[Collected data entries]
============================================================
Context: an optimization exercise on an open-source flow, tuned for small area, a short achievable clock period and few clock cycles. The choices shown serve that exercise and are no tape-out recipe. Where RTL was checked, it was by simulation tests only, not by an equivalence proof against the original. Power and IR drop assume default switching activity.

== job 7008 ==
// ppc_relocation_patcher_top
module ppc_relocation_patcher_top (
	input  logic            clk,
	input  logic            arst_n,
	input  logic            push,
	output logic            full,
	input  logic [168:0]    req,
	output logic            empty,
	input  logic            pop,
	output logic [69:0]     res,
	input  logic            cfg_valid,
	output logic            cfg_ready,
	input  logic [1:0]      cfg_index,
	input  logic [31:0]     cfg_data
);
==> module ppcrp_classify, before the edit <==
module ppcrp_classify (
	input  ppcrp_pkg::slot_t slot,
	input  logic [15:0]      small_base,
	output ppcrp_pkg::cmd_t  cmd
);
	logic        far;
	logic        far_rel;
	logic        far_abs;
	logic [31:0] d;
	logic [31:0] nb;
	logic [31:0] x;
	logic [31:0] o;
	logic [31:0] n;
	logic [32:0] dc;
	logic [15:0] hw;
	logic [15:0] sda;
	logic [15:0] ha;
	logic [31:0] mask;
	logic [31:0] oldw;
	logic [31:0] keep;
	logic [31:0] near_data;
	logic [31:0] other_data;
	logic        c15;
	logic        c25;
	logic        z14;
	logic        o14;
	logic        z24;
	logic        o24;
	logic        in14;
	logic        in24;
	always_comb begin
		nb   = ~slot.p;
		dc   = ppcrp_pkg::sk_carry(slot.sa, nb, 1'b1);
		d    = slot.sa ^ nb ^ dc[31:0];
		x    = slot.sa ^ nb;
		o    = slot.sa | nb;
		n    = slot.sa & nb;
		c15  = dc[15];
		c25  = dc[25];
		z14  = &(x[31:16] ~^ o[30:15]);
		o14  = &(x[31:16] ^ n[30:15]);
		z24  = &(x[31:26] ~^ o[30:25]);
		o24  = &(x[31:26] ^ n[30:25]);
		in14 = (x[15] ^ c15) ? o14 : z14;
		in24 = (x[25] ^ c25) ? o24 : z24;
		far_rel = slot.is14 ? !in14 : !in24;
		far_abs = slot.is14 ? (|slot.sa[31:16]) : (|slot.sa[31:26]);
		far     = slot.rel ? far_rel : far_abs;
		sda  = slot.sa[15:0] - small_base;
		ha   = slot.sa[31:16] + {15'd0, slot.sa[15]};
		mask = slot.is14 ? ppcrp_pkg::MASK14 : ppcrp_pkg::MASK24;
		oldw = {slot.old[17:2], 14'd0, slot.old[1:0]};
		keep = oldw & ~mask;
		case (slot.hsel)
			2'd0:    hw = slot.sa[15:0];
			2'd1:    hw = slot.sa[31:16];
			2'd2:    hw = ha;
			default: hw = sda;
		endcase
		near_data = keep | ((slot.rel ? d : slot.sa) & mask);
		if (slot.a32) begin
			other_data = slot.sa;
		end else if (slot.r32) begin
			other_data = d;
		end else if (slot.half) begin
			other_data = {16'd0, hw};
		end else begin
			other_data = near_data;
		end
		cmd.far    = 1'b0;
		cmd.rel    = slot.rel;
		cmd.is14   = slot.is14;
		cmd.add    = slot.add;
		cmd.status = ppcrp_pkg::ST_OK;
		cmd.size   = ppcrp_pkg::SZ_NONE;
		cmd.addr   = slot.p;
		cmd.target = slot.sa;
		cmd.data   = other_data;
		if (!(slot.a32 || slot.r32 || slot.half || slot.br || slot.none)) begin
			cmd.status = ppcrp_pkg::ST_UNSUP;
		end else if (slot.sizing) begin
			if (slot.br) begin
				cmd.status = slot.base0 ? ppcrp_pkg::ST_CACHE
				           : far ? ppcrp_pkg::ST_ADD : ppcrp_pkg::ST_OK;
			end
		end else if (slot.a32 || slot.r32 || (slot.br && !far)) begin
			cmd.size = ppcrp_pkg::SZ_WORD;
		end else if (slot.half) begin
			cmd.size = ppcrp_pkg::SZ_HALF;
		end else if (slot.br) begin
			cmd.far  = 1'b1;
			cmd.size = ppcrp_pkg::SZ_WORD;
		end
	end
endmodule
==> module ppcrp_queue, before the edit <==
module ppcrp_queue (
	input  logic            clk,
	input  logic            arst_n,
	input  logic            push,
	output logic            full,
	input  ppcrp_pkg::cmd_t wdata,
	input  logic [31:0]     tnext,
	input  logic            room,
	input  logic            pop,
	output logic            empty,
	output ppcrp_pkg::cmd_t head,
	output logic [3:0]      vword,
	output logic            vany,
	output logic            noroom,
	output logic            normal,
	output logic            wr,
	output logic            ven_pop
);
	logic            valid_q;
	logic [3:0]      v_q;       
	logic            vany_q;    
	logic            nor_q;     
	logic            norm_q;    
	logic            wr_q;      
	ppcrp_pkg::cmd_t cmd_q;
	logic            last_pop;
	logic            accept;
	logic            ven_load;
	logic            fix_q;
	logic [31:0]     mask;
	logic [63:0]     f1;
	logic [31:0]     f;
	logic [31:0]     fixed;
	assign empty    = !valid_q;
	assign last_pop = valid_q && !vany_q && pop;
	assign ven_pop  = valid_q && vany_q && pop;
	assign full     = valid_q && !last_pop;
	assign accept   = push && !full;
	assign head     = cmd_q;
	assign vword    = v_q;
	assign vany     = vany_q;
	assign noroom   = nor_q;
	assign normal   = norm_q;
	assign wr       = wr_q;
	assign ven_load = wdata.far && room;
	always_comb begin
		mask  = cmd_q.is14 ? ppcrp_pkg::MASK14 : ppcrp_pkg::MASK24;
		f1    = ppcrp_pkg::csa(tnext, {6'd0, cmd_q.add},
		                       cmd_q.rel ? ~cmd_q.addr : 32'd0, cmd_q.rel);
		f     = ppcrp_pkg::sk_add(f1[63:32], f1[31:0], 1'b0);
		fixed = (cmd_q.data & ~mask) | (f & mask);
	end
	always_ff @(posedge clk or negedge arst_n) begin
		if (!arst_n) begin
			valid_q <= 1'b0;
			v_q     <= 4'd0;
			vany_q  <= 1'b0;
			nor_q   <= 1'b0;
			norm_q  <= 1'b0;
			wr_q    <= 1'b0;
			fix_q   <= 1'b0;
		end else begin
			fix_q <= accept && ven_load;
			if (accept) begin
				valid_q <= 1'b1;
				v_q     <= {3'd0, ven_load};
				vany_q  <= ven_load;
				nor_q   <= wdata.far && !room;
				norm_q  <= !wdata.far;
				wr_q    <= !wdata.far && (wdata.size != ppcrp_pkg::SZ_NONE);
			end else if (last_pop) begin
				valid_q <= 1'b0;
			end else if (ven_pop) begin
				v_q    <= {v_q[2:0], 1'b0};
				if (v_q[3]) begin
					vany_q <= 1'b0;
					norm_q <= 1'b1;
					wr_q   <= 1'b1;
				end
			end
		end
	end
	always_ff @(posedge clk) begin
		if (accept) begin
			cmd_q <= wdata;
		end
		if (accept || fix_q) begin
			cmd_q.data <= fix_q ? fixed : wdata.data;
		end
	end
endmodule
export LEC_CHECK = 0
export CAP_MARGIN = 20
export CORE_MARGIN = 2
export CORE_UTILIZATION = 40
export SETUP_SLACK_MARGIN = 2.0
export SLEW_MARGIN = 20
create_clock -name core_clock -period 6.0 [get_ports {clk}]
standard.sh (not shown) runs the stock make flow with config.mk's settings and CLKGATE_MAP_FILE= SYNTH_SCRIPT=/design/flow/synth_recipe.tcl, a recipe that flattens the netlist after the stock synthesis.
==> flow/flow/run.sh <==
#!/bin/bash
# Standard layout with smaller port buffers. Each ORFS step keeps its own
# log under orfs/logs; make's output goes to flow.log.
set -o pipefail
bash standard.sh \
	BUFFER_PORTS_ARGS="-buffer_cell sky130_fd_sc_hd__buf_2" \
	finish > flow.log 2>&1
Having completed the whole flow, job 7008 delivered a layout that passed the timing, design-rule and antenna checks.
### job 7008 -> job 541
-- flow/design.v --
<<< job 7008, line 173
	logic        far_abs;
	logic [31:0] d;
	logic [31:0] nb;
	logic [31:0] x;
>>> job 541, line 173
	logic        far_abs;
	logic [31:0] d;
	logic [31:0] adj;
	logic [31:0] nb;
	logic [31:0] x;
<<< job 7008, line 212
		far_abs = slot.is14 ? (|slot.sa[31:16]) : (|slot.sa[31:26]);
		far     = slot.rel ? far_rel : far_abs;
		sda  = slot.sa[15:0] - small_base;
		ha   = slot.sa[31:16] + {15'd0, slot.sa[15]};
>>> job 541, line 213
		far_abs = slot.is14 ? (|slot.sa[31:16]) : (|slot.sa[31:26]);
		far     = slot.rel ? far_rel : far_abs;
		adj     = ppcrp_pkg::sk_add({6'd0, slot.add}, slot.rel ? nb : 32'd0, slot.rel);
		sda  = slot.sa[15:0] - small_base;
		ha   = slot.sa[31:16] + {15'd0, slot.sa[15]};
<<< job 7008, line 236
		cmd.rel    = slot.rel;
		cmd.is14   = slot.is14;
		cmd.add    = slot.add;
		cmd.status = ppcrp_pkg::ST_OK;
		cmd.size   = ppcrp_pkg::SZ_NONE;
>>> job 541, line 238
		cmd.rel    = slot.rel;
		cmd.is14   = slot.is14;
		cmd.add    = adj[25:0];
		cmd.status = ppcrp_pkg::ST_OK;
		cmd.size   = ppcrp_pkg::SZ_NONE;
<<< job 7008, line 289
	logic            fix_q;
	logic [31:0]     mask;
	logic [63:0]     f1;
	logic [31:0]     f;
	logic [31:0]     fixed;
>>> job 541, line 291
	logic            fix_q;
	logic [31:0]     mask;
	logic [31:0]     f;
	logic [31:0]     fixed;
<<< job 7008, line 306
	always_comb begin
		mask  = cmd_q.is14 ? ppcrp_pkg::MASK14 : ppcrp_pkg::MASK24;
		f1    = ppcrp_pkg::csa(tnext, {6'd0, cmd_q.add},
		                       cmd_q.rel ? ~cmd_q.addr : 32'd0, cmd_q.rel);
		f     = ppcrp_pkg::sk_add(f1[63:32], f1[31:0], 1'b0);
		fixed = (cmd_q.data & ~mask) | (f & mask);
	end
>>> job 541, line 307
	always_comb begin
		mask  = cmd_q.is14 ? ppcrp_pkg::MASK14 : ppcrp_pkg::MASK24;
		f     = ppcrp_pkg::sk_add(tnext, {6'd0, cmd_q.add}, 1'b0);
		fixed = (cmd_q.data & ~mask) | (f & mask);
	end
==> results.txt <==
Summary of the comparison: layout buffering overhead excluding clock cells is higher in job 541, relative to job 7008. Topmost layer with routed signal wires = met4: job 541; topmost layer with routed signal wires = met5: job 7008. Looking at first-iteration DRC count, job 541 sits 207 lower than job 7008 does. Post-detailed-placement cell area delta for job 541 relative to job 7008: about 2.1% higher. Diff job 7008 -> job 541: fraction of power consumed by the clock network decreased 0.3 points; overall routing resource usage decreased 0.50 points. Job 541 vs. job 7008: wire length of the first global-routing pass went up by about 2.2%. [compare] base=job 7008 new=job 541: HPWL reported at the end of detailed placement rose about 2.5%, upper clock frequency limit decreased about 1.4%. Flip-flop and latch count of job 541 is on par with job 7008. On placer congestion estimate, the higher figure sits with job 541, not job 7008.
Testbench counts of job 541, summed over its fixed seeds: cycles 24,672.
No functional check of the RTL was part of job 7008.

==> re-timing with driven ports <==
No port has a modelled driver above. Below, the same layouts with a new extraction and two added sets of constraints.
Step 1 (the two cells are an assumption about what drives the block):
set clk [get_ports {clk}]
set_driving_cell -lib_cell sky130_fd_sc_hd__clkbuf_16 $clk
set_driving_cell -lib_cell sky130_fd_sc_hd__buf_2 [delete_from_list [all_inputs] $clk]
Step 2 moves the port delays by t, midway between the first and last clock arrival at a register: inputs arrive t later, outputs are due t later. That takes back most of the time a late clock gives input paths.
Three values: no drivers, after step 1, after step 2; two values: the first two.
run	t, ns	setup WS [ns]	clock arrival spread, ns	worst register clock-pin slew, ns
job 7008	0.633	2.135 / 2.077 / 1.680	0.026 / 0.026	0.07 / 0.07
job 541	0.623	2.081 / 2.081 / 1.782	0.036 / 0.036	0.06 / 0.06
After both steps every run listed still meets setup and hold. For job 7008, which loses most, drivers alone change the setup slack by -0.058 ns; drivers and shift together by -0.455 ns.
============================================================
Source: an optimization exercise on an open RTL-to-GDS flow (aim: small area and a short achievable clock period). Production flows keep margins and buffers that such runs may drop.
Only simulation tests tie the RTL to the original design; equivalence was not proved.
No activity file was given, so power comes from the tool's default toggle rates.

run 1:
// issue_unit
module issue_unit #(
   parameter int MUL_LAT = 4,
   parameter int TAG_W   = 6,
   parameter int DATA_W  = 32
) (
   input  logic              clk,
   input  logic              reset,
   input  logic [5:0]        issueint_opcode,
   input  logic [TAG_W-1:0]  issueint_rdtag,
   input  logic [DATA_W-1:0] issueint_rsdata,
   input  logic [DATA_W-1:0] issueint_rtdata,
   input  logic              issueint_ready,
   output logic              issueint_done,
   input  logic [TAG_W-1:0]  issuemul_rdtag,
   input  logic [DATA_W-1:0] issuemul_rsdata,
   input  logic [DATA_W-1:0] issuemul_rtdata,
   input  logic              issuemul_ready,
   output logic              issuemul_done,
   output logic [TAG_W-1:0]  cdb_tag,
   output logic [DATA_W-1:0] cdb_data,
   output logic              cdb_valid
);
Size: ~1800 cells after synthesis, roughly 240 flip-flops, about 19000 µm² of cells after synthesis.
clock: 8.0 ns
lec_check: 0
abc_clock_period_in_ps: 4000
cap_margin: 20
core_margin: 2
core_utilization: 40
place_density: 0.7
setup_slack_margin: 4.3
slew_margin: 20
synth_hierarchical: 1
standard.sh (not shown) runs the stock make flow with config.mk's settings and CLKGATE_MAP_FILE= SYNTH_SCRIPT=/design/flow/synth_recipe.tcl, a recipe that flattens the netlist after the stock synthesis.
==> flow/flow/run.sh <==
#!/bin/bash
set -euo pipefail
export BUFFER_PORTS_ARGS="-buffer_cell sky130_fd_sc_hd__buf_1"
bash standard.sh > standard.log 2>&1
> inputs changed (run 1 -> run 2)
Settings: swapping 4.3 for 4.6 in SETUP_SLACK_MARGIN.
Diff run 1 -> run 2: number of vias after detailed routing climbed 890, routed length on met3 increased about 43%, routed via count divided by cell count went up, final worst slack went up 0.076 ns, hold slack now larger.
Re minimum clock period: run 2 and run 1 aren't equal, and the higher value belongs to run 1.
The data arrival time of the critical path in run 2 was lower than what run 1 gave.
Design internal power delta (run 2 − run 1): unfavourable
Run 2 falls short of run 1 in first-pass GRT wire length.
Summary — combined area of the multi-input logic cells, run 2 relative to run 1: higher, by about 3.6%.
============================================================
Problem>
Lines to set down from above: the line with "in14 = (x[15] ^ c15) ? o14 : z14;", the line with "cmd.status = ppcrp_pkg::ST_UNSUP;", and every line between, each exactly as written.

Solution>
		in14 = (x[15] ^ c15) ? o14 : z14;
		in24 = (x[25] ^ c25) ? o24 : z24;
		far_rel = slot.is14 ? !in14 : !in24;
		far_abs = slot.is14 ? (|slot.sa[31:16]) : (|slot.sa[31:26]);
		far     = slot.rel ? far_rel : far_abs;
		sda  = slot.sa[15:0] - small_base;
		ha   = slot.sa[31:16] + {15'd0, slot.sa[15]};
		mask = slot.is14 ? ppcrp_pkg::MASK14 : ppcrp_pkg::MASK24;
		oldw = {slot.old[17:2], 14'd0, slot.old[1:0]};
		keep = oldw & ~mask;
		case (slot.hsel)
			2'd0:    hw = slot.sa[15:0];
			2'd1:    hw = slot.sa[31:16];
			2'd2:    hw = ha;
			default: hw = sda;
		endcase
		near_data = keep | ((slot.rel ? d : slot.sa) & mask);
		if (slot.a32) begin
			other_data = slot.sa;
		end else if (slot.r32) begin
			other_data = d;
		end else if (slot.half) begin
			other_data = {16'd0, hw};
		end else begin
			other_data = near_data;
		end
		cmd.far    = 1'b0;
		cmd.rel    = slot.rel;
		cmd.is14   = slot.is14;
		cmd.add    = slot.add;
		cmd.status = ppcrp_pkg::ST_OK;
		cmd.size   = ppcrp_pkg::SZ_NONE;
		cmd.addr   = slot.p;
		cmd.target = slot.sa;
		cmd.data   = other_data;
		if (!(slot.a32 || slot.r32 || slot.half || slot.br || slot.none)) begin
			cmd.status = ppcrp_pkg::ST_UNSUP;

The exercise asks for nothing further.